`flow/run.sh`:
```
#!/bin/bash
# OpenROAD 26Q1-2900-gdf79404cd8, Yosys 0.63+post, stock flow scripts
make -C /OpenROAD-flow-scripts/flow DESIGN_CONFIG=/design/flow/config.mk WORK_HOME=/design/flow/orfs finish
```
`flow/config.mk`:
```
export PLATFORM = sky130hd
export DESIGN_NAME = VGA
export DESIGN_NICKNAME = VGA
export VERILOG_FILES = /design/flow/design.v
export SDC_FILE = /design/flow/constraint.sdc
export NUM_CORES = 4
export LEC_CHECK = 1
export CORE_UTILIZATION = 40
```
`flow/constraint.sdc`:
```
current_design VGA

set clk_period 6.3
set clk_io_pct 0.2

create_clock -name clk0 -period $clk_period [get_ports {clk}]

set non_clock_inputs [all_inputs -no_clocks]
set_input_delay [expr $clk_period * $clk_io_pct] -clock clk0 $non_clock_inputs
set_output_delay [expr $clk_period * $clk_io_pct] -clock clk0 [all_outputs]
```
`flow/design.v`:
```
module Screen_Driver(pixel_clk, pixel_color, R, G, B, hsync, vsync);
input pixel_clk;
input [7:0] pixel_color;
output [3:0] R, G, B;
output hsync, vsync;
wire hsync, vsync;
reg [9:0] hcount, vcount;
reg [3:0] R, G, B;
wire visible;
initial begin
    hcount <= 0;
    vcount <= 0;
    R <= 0;
    G <= 0;
    B <= 0;
end
always @(posedge pixel_clk) begin
    hcount = hcount + 1;
    hcount = hcount % 800;
    if(hcount == 0) begin
        vcount = vcount + 1;
        vcount = vcount % 525; 
    end
    if(visible) begin
        if(pixel_color == 1) begin
            R <= 0;
            G <= 0;
            B <= 0;
        end
        else if(pixel_color == 2) begin
            R <= 0;
            G <= 0;
            B <= 15;
        end
        else if(pixel_color == 4) begin
            R <= 10;
            G <= 2;
            B <= 2;
        end
        else if(pixel_color == 8) begin
            R <= 0;
            G <= 15;
            B <= 15;
        end
        else if(pixel_color == 16) begin
            R <= 15;
            G <= 0;
            B <= 0;
        end
        else if(pixel_color == 32) begin
            R <= 15;
            G <= 0;
            B <= 15;
        end
        else if(pixel_color == 64) begin
            R <= 15;
            G <= 15;
            B <= 0;
        end
        else if(pixel_color == 128)begin
            R <= 15;
            G <= 15;
            B <= 15;
        end
        else begin
            R <= 0;
            G <= 0;
            B <= 0;
        end
    end
    else begin
        R <= 0;
        G <= 0;
        B <= 0;
    end
end
assign visible = (hcount < 640 && vcount < 480) ? 1 : 0;
assign hsync = (hcount > 658 && hcount < 756) ? 0 : 1;  
assign vsync = (vcount > 492 && vcount < 495) ? 0 : 1;  
endmodule
module VGA(clk, vgaRed, vgaGreen, vgaBlue, Hsync, Vsync, SW);
input clk;
input [7:0] SW;
output Hsync, Vsync;
output [3:0] vgaRed, vgaGreen, vgaBlue;
wire slow_clk;
clockDivider_25MHz clockDiv(clk, slow_clk);
Screen_Driver driver(slow_clk, SW, vgaRed, vgaGreen, vgaBlue, Hsync, Vsync);
endmodule
module clockDivider_25MHz(clk100Mhz, slowClk1);
  input clk100Mhz;  
  output reg slowClk1;  
  reg[27:0] counter;
  initial begin
    counter = 0;
    slowClk1 = 0;
  end
  always @ (posedge clk100Mhz)
  begin
    if(counter == 2) begin
      counter <= 1;
      slowClk1 <= ~slowClk1;
    end
    else begin
      counter <= counter + 1;
    end
  end
endmodule
```
==> results_slide.txt <==
Synthesis and Place & Route Summary

Drt
  • Wire length reported by the detailed router: 5850 um
  • Ant diodes: 0
  • Detailed Route Iter0 Violations: between 100 and 150
  • Post-DR wirelength/cell: 12.3 um
  • Post-detailed-route via-to-cell ratio: 5.26
  • Post-detailed-route count of antenna-violating nets: 0
  • Post-route DRC: 0
  • Number of iterations in the first detailed-routing pass: 4
  • Via Count: 2491

STA
  • Accumulated negative setup slack: 0 ps
  • Setup violators final: 0
  • Clock tree skew after final layout: 6.38 ps
  • Slew of the pin with the lowest slew margin: around 600 ps
  • Worst hold margin: around 480 ps
  • Final worst path period need: 1730 ps
  • Final Hold Viols: 0
  • Final cycle utilization of the critical path: 27.4%
  • Pins over their slew limit: 0
  • Unrepaired setup endpoints after global routing: false
  • Worst rel slew slack: 59.3%
  • Fmax: 580 MHz
  • Number of unconstrained endpoints: around 50
  • Number of register pins that no clock reaches: 26

Synth
  • Commonest register cell after synthesis: sky130_fd_sc_hd__dfxtp_1
  • Number of instances in the synthesized netlist: 361
  • FFs w/ async S/R, synth: 0%
  • Syn Area/Cell: 9.05 um2
  • Count of flip-flops with a built-in enable after synthesis: 11
  • Largest cells by area after synthesis: sky130_fd_sc_hd__dfxtp_1, sky130_fd_sc_hd__xnor2_1, sky130_fd_sc_hd__edfxtp_1, sky130_fd_sc_hd__nand2_1, sky130_fd_sc_hd__nand3_1
  • Post-synth cell types: 63
  • Area leader, netlist: sky130_fd_sc_hd__dfxtp_1
  • Share of the yosys chip area belonging to registers: between 30% and 40%
  • Tally of yosys warning messages: 2
  • Register bit total from synthesis: 55
  • Netlist area before placement: 3270 um2
  • Number of cells in the yosys synthesis report: 361
  • Yosys stat area: 3270 um2
  • Fraction of post-synthesis cell area in the top cell type by area: 27.0%

Global routing
  • Wire length of the first global-routing pass: roughly 11000 um
  • Number of global-route vias before repair: around 2300
  • Antenna violations before repair: 0
  • Total global routing track utilization: about 15%
  • Total congestion overflow after global routing: 0
  • Maximum number of pins on one net before global-route repair: 27

Run
  • Warning total across the stage logs: 28
  • Total of max-cap violations: 0

Worst setup path
  • Cell-by-cell trace of the critical path: and4_1 -> and3_1 -> nand3_1 -> nor2_1 -> nand3_1 -> xnor2_1
  • Sort of element at the end of the critical path: register
  • Arrival time of the worst setup path: 1890 ps
  • Largest stage delay on the critical path: approximately 410 ps
  • Crit path max-delay cell type: sky130_fd_sc_hd__dfxtp_1
  • Setup Crit Path Kind: register to register
  • Cell family with most CP delay: simple AND/OR/NAND/NOR gates
  • Required time of the worst setup path: 6460 ps
  • Count of buffering cells on the critical path with inverters included: 0
  • Type of origin of the critical path: register
  • Worst-path fanout max: 5
  • Most common cell type on the critical path: sky130_fd_sc_hd__nand3_1

Power
  • Clock share of power: 43.1%
  • Int Pwr: approximately 0.00028 W
  • Static leakage: about 1.2 nW
  • Switch share: 19.9%
  • Largest voltage drop on the vdd net: about 0.066 mV
  • Comb pwr share: under 10%
  • Switching component of the power: about 0.000069 W
  • Ratio of total power to cell area: between 90 and 100 nW/um2
  • Reg power frac: a little over half

Final layout
  • Final standard cell utilization of the core: between 40% and 50%
  • Final-layout fill cell count: ~750
  • Area of the multi-input gates: roughly 1900 um2
  • Area taken by flip-flops and latches: 1210 um2
  • Fraction of final layout cells sized beyond drive strength 1: 8.06%
  • Area delta synth->final: 10.3%

Clocking
  • TritonCTS Buffers: 5
  • Clock tree from TritonCTS: done
  • Clock transition time at the flip-flop clock pins of the worst setup and hold paths: 60 ps
  • Largest buffer count on any clock path: 2
  • CTS Hold Bufs: 0
  • Latency at later pin: 280 ps
  • Maximum level of the CTS H-tree: 2
  • Count of cells resized by post-cts repair: 0
  • Buffer count from post-CTS setup fixing: 0
  • Buffer cell driving the clock tree root: sky130_fd_sc_hd__clkbuf_8

Die
  • I/O Pins: 23
  • Initial standard-cell utilization of the core: 41.9%
  • Standard cell core area: 7810 um2
  • Die Outline Area: around 8500 um2
  • Die boundary height: 92.4 um
  • Width of the chip: 92.4 um
  • Placement Rows: 32

Hold path
  • Kind of path behind the tightest hold check: register to register

Placed design
  • RD Place Congestion: ~0.87
  • Post-DP HPWL: 4390 um
  • Number of buffers inserted by port buffering: 22

Status
  • Status: finished clean
## final timing paths
kind	from	endpoint	slack, ps	cells past startpoint
setup / recovery	clockDiv.counter[10]	clockDiv.counter[27]	4570	6
hold reg to reg	clockDiv.counter[26]	clockDiv.counter[26]	480	1
setup reg to reg	clockDiv.counter[10]	clockDiv.counter[27]	4570	6
hold / removal	clockDiv.counter[26]	clockDiv.counter[26]	480	1
## power by group through the flow
stage | sequential [W] | combinational [W] | clock [W]
4_1_cts | 0.000184 | 0.0000130 | 0.000152
6_report | 0.000184 | 0.0000129 | 0.000150
5_1_grt | 0.000184 | 0.0000146 | 0.000162
## per-stage QoR
stage          power (W)  instance area [um2]  instances  setup slack [ps]
2_1_floorplan   0.000193                 3270        361              4770
3_3_place_gp    0.000201                 3520        467              4630
3_5_place_dp    0.000201                 3520        467              4600
4_1_cts         0.000349                 3610        474              4580
5_1_grt         0.000361                 3610        474              4360
6_report        0.000347                 3610        474              4570
## sequential cells by signal, summed over array words and instances, names as in the netlist
signal / flops
clockDiv.counter: 28
driver.hcount: 10
driver.vcount: 10
driver.B: 2
driver.G: 2
driver.R: 2
clockDiv.slowClk1: 1
## Yosys cell counts (2+ instances only)
library cell,number
sky130_fd_sc_hd__and2_1,3
sky130_fd_sc_hd__edfxtp_1,11
sky130_fd_sc_hd__or2_2,3
sky130_fd_sc_hd__dfxtp_1,44
sky130_fd_sc_hd__ha_1,8
sky130_fd_sc_hd__clkbuf_1,3
sky130_fd_sc_hd__mux2i_1,4
sky130_fd_sc_hd__nand2b_1,2
sky130_fd_sc_hd__and4_1,4
sky130_fd_sc_hd__o32ai_1,2
sky130_fd_sc_hd__xnor2_1,38
sky130_fd_sc_hd__nor3_1,8
sky130_fd_sc_hd__nand4_1,8
sky130_fd_sc_hd__xor2_1,12
sky130_fd_sc_hd__o31ai_1,2
sky130_fd_sc_hd__nand2_1,37
sky130_fd_sc_hd__a21oi_1,9
sky130_fd_sc_hd__a211oi_1,3
sky130_fd_sc_hd__or3_1,3
sky130_fd_sc_hd__and3_1,15
sky130_fd_sc_hd__o21ai_0,18
sky130_fd_sc_hd__nor2b_1,5
sky130_fd_sc_hd__nor4_1,9
sky130_fd_sc_hd__nor2_1,21
sky130_fd_sc_hd__nor3b_1,2
sky130_fd_sc_hd__buf_2,11
sky130_fd_sc_hd__buf_4,6
sky130_fd_sc_hd__nand3_1,21
sky130_fd_sc_hd__o21a_1,3
sky130_fd_sc_hd__o2111ai_1,2
sky130_fd_sc_hd__inv_1,11
sky130_fd_sc_hd__nand3_2,2
## cell families after synthesis
logic type | Yosys count | share of synthesized area, %
adders and majority gates | 8 | 3.06
buffers and inverters | 32 | 4.79
and+or+nand+nor | 151 | 25.3
xor gates and xnor gates | 51 | 13.9
DFF | 55 | 37.1
muxes | 4 | 1.23
AOI/OAI and AO/OA | 60 | 14.7
## layout make-up
cell class	instances	share of cell area [%]
multi-input combinational	274	52.7
clock buffer	7	2.39
timing repair buffer	24	6.52
sequential	55	33.6
tap	102	3.54
inverter	12	1.25
## routing by layer
metal | track usage (%) | part of all wire, % | vias to the layer above
li1 | - | - | 1310
met1 | 25.7 | 54 | 1137
met2 | 22.3 | 42 | 40
met3 | 1.50 | 2.8 | 4
met4 | 0.911 | 0.68 | 0
met5 | 0 | 0 | -
## layout by cell type, fill, tap and decap left out, drive strengths merged, types with 2 or more instances in the layout
| cell type | Yosys | layout |
|---|---|---|
| a221oi | 2 | 2 |
| o32ai | 3 | 3 |
| o21ai | 19 | 19 |
| xnor2 | 39 | 39 |
| nand2 | 37 | 37 |
| o22ai | 2 | 2 |
| or2 | 3 | 3 |
| nor3 | 10 | 10 |
| nor2b | 5 | 5 |
| o2111ai | 2 | 2 |
| a22o | 2 | 2 |
| or3 | 3 | 3 |
| dfxtp | 44 | 44 |
| nor4 | 9 | 9 |
| and2 | 3 | 3 |
| nor3b | 2 | 2 |
| edfxtp | 11 | 11 |
| clkbuf | 3 | 7 |
| a21oi | 10 | 10 |
| buf | 17 | 2 |
| nand4 | 9 | 9 |
| clkdlybuf4s50 | 0 | 22 |
| ha | 8 | 8 |
| nor2 | 22 | 22 |
| mux2i | 4 | 4 |
| o21a | 3 | 3 |
| xor2 | 12 | 12 |
| nand2b | 2 | 2 |
| and4 | 4 | 4 |
| nand3 | 24 | 24 |
| a211oi | 4 | 4 |
| a2111oi | 3 | 3 |
| inv | 12 | 12 |
| and3 | 15 | 15 |
| o31ai | 2 | 2 |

● ● ● ●

Out of the records, collect only those lines that contain the string "layout".

  • Clock tree skew after final layout: 6.38 ps
Final layout
  • Final-layout fill cell count: ~750
  • Fraction of final layout cells sized beyond drive strength 1: 8.06%
## layout make-up
## layout by cell type, fill, tap and decap left out, drive strengths merged, types with 2 or more instances in the layout
| cell type | Yosys | layout |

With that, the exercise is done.